#### What you will do
Every line below from the one containing "worst max-delay path, stage" through the one containing "hold endpoints to repair,31,0" must be transcribed exactly. Omit all lines outside that stretch.

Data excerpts
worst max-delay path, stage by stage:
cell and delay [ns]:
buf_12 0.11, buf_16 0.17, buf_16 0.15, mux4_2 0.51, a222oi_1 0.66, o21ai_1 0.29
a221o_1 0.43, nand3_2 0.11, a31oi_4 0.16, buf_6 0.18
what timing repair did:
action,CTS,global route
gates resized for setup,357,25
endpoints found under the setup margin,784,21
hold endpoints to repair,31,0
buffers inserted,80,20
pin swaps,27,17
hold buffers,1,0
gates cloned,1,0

...

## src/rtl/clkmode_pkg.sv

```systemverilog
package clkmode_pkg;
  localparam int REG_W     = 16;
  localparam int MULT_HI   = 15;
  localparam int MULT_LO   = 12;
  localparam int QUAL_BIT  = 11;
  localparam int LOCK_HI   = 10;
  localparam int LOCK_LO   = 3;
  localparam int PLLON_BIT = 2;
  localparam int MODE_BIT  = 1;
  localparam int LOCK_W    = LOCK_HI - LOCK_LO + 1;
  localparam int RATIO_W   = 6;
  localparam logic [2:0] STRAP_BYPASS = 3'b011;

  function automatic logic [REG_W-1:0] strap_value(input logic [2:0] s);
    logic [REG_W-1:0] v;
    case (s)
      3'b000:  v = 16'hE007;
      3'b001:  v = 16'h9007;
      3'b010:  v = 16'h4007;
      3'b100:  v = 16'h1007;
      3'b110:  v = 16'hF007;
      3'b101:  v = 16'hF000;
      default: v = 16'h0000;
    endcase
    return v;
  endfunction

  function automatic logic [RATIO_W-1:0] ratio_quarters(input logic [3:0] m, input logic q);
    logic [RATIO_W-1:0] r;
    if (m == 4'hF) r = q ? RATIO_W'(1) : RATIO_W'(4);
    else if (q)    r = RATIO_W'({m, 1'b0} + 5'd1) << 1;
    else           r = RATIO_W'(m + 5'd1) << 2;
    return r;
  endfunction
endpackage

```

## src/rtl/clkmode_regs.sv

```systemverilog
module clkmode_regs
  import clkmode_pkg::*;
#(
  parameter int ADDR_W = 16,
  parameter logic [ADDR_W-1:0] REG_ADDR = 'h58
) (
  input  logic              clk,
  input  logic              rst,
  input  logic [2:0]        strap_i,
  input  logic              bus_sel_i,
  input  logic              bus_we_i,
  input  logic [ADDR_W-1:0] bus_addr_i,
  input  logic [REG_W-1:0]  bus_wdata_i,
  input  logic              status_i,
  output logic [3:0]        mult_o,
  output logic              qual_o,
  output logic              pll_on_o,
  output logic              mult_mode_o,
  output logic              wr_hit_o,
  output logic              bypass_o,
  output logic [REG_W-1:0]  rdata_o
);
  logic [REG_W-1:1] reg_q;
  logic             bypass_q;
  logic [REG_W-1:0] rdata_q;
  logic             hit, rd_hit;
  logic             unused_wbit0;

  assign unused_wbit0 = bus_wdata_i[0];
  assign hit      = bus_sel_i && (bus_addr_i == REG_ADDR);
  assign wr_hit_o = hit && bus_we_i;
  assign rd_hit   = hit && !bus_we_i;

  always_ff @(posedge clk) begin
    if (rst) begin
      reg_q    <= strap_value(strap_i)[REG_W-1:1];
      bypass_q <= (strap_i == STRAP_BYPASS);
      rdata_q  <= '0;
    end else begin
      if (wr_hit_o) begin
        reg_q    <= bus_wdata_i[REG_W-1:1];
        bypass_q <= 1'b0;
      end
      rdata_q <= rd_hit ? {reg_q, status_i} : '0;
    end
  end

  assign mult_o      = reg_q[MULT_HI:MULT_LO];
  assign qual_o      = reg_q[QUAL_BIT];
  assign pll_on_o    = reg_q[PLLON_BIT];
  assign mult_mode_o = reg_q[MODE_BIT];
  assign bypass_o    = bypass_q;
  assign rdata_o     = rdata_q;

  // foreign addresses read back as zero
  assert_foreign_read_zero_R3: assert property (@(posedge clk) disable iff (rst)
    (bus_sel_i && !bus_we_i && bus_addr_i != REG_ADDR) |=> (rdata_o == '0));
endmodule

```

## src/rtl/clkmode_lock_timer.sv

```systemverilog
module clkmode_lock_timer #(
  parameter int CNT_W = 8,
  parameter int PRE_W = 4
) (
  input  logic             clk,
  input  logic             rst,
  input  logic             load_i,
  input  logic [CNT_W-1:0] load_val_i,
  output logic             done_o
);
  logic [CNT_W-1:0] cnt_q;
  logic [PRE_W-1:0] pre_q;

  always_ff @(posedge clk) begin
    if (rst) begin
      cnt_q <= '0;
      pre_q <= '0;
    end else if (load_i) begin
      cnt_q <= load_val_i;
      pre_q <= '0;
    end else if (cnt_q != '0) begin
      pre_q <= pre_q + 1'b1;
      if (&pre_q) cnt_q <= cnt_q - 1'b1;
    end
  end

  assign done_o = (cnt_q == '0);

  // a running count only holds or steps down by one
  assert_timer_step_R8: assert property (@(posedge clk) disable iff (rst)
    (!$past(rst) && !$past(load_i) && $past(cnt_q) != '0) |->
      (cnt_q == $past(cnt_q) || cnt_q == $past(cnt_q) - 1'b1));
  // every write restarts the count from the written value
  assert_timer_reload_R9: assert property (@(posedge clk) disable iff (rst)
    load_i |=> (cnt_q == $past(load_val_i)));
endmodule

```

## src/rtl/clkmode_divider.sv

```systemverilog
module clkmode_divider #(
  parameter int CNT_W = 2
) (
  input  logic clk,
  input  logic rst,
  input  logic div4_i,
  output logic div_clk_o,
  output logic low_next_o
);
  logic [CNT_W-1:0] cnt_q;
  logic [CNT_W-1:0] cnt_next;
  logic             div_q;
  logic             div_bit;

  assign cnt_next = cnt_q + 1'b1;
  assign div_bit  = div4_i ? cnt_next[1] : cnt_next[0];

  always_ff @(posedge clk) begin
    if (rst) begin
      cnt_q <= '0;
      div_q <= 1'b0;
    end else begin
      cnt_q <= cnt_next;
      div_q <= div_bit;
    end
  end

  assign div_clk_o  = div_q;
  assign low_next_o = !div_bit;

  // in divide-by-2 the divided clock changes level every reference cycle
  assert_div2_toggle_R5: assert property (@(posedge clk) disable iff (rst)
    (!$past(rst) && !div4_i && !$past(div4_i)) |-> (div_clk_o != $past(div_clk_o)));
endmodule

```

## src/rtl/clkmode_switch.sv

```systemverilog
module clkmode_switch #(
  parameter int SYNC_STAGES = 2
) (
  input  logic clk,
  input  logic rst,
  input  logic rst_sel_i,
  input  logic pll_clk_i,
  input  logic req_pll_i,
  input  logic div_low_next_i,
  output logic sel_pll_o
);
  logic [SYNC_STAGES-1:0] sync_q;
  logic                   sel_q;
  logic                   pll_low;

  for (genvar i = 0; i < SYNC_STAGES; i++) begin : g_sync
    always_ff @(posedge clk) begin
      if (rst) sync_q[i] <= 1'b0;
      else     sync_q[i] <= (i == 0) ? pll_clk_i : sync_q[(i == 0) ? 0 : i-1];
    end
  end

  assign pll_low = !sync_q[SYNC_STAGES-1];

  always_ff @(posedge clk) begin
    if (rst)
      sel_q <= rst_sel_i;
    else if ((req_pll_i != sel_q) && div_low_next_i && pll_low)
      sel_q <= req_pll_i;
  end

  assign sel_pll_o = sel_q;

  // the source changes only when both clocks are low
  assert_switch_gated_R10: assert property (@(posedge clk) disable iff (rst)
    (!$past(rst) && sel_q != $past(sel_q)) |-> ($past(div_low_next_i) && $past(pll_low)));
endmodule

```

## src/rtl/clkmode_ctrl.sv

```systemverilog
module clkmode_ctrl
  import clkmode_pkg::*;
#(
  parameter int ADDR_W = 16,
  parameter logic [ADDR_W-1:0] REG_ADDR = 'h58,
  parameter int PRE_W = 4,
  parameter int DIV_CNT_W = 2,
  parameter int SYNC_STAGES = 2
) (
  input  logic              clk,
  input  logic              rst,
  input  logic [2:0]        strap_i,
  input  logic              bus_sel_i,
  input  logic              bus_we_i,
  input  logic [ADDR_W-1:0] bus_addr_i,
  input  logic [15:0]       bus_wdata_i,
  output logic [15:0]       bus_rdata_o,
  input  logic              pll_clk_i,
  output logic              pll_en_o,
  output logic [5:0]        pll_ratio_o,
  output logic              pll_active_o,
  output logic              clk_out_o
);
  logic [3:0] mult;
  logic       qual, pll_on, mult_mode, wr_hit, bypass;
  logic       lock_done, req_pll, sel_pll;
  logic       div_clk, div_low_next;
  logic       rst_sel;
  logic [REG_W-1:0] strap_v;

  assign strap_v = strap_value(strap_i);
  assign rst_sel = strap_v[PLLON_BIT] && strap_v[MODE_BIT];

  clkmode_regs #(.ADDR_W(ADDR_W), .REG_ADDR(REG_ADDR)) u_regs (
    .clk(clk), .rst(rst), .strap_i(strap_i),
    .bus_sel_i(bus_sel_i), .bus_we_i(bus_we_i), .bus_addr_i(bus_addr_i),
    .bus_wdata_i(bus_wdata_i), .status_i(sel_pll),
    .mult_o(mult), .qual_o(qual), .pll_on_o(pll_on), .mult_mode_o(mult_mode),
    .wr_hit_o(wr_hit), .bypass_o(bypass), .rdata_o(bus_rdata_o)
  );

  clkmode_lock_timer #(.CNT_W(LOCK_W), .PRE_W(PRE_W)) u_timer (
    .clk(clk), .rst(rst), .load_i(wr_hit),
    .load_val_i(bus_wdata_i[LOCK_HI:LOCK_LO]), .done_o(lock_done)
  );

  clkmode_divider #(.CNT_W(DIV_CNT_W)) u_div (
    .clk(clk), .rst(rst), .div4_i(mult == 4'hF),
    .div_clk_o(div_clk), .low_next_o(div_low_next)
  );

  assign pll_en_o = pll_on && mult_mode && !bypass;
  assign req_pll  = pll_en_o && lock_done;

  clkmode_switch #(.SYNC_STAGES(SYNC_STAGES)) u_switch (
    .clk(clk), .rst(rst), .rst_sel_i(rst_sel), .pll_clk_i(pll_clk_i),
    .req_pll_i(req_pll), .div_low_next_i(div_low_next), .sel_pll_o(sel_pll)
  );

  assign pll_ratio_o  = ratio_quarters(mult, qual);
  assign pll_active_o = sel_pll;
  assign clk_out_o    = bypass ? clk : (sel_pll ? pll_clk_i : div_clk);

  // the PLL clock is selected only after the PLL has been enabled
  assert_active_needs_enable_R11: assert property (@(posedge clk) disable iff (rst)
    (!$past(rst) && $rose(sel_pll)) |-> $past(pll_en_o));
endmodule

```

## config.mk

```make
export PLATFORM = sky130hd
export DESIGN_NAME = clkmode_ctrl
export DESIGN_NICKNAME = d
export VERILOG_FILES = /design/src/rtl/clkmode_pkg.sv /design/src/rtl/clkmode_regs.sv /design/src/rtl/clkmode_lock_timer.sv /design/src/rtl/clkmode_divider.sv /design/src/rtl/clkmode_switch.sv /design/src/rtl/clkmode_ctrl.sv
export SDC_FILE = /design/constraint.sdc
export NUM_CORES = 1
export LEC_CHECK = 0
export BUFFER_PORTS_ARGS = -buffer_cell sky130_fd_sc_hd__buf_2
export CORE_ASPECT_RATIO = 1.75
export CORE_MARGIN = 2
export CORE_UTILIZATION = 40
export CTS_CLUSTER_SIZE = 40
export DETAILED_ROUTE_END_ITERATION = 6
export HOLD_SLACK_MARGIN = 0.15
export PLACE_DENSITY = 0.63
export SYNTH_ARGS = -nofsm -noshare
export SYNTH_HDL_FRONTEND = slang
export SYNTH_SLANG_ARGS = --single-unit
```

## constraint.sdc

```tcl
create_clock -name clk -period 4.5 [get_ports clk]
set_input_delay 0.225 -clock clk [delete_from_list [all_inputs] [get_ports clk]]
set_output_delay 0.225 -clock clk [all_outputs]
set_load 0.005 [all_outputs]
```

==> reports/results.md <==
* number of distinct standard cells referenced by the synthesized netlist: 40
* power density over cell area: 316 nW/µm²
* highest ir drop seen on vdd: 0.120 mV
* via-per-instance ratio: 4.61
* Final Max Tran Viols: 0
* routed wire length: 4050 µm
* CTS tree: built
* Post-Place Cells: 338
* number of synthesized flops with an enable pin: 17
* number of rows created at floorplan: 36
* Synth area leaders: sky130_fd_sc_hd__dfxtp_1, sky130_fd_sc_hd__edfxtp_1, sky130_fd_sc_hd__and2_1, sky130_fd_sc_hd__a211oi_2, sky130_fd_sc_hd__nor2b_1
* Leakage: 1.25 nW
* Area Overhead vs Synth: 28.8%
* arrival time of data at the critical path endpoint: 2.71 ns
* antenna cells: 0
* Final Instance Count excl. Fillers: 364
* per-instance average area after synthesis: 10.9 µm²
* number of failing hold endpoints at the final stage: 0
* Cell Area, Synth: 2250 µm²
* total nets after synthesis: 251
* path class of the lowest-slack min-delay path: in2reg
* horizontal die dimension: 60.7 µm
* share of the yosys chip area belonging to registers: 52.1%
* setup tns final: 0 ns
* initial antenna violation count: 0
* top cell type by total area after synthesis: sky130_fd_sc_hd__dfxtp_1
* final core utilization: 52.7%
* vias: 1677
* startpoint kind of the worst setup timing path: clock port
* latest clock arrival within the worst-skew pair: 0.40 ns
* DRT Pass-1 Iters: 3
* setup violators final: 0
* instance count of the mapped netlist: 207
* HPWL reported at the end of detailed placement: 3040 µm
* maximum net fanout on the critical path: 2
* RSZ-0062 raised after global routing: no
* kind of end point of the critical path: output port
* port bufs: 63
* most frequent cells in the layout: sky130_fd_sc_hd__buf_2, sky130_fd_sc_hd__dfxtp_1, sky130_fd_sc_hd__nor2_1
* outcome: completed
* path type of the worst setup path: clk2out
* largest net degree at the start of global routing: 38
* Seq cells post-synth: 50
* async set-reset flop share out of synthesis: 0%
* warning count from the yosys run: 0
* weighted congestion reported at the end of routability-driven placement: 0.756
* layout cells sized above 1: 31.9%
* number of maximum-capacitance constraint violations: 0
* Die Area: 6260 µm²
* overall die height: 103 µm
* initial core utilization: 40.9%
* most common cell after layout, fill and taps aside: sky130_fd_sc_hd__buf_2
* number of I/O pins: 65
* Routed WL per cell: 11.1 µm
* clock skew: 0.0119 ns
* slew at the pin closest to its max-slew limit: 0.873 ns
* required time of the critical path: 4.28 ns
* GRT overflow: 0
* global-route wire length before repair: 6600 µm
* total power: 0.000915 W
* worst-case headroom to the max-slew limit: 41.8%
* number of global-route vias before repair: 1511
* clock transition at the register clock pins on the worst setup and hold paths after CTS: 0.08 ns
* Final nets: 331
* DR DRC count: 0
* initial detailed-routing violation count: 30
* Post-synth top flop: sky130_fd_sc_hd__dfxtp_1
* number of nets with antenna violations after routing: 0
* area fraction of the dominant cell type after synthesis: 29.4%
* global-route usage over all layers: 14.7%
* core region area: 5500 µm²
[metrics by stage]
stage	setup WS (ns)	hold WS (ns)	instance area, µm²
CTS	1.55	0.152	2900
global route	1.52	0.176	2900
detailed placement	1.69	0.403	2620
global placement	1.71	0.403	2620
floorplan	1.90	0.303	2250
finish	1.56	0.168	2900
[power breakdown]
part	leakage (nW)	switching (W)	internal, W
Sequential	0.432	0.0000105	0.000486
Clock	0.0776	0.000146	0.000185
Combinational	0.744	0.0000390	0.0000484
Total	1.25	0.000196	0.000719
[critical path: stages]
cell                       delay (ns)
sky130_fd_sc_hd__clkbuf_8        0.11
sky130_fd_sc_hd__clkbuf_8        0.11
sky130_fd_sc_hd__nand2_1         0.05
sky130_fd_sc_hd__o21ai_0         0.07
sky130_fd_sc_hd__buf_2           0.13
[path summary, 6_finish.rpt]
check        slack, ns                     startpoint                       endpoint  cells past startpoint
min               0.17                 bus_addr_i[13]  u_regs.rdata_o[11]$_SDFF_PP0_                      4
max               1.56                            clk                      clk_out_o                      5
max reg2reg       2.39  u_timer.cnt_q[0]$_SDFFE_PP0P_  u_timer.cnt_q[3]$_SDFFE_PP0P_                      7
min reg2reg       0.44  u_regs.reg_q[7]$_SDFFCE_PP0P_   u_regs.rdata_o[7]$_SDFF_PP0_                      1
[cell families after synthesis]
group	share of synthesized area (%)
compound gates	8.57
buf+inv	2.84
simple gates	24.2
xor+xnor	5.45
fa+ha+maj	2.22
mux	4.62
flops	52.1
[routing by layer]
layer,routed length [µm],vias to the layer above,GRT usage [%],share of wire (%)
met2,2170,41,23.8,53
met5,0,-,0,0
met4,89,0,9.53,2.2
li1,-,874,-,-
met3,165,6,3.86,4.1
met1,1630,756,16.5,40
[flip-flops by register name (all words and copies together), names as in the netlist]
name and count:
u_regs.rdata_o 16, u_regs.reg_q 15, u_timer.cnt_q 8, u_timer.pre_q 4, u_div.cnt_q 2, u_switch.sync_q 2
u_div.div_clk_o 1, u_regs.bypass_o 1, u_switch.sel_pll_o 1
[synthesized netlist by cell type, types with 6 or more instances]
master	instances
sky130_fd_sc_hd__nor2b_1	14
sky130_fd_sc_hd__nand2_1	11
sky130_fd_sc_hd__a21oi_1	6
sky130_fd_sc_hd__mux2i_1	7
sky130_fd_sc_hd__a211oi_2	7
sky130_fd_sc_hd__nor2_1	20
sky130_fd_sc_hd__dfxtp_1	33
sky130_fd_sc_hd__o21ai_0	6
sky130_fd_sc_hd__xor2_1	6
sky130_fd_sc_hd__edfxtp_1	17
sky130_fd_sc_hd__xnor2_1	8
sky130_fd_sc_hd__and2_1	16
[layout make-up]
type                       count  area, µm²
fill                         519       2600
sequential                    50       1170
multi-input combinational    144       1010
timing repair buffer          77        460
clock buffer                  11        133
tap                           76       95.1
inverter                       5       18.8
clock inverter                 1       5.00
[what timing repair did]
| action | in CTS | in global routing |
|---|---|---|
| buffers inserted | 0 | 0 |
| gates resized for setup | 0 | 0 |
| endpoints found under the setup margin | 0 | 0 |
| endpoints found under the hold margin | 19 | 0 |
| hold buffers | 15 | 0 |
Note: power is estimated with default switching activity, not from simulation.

--

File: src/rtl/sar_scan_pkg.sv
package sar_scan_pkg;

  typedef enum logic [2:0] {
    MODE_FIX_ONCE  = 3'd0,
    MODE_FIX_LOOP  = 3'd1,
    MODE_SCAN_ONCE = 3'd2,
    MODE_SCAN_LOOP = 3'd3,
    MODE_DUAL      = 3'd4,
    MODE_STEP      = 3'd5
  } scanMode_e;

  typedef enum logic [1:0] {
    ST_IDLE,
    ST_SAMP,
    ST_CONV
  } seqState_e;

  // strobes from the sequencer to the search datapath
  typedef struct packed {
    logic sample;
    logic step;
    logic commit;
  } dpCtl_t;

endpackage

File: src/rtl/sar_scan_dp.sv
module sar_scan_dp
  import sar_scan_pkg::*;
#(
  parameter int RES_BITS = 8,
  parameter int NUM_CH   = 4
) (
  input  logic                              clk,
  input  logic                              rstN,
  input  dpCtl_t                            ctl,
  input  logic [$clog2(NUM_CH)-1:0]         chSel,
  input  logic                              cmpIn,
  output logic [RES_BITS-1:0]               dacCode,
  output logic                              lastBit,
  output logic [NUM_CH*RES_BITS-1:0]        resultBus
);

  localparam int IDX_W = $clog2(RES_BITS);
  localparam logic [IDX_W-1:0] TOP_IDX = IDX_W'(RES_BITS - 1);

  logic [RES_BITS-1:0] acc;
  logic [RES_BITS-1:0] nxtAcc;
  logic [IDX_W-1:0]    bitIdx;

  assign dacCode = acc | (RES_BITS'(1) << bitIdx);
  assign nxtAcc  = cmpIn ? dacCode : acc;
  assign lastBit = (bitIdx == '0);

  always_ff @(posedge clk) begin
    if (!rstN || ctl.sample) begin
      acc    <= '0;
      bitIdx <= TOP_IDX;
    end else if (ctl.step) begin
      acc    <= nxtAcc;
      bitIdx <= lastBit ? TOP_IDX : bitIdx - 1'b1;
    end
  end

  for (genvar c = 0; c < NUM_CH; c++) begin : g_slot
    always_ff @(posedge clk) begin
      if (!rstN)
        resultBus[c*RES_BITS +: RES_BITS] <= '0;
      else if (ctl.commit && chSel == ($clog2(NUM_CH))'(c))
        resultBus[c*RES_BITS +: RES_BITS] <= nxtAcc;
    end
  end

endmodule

#### Output for this exercise
worst max-delay path, stage by stage:
cell and delay [ns]:
buf_12 0.11, buf_16 0.17, buf_16 0.15, mux4_2 0.51, a222oi_1 0.66, o21ai_1 0.29
a221o_1 0.43, nand3_2 0.11, a31oi_4 0.16, buf_6 0.18
what timing repair did:
action,CTS,global route
gates resized for setup,357,25
endpoints found under the setup margin,784,21
hold endpoints to repair,31,0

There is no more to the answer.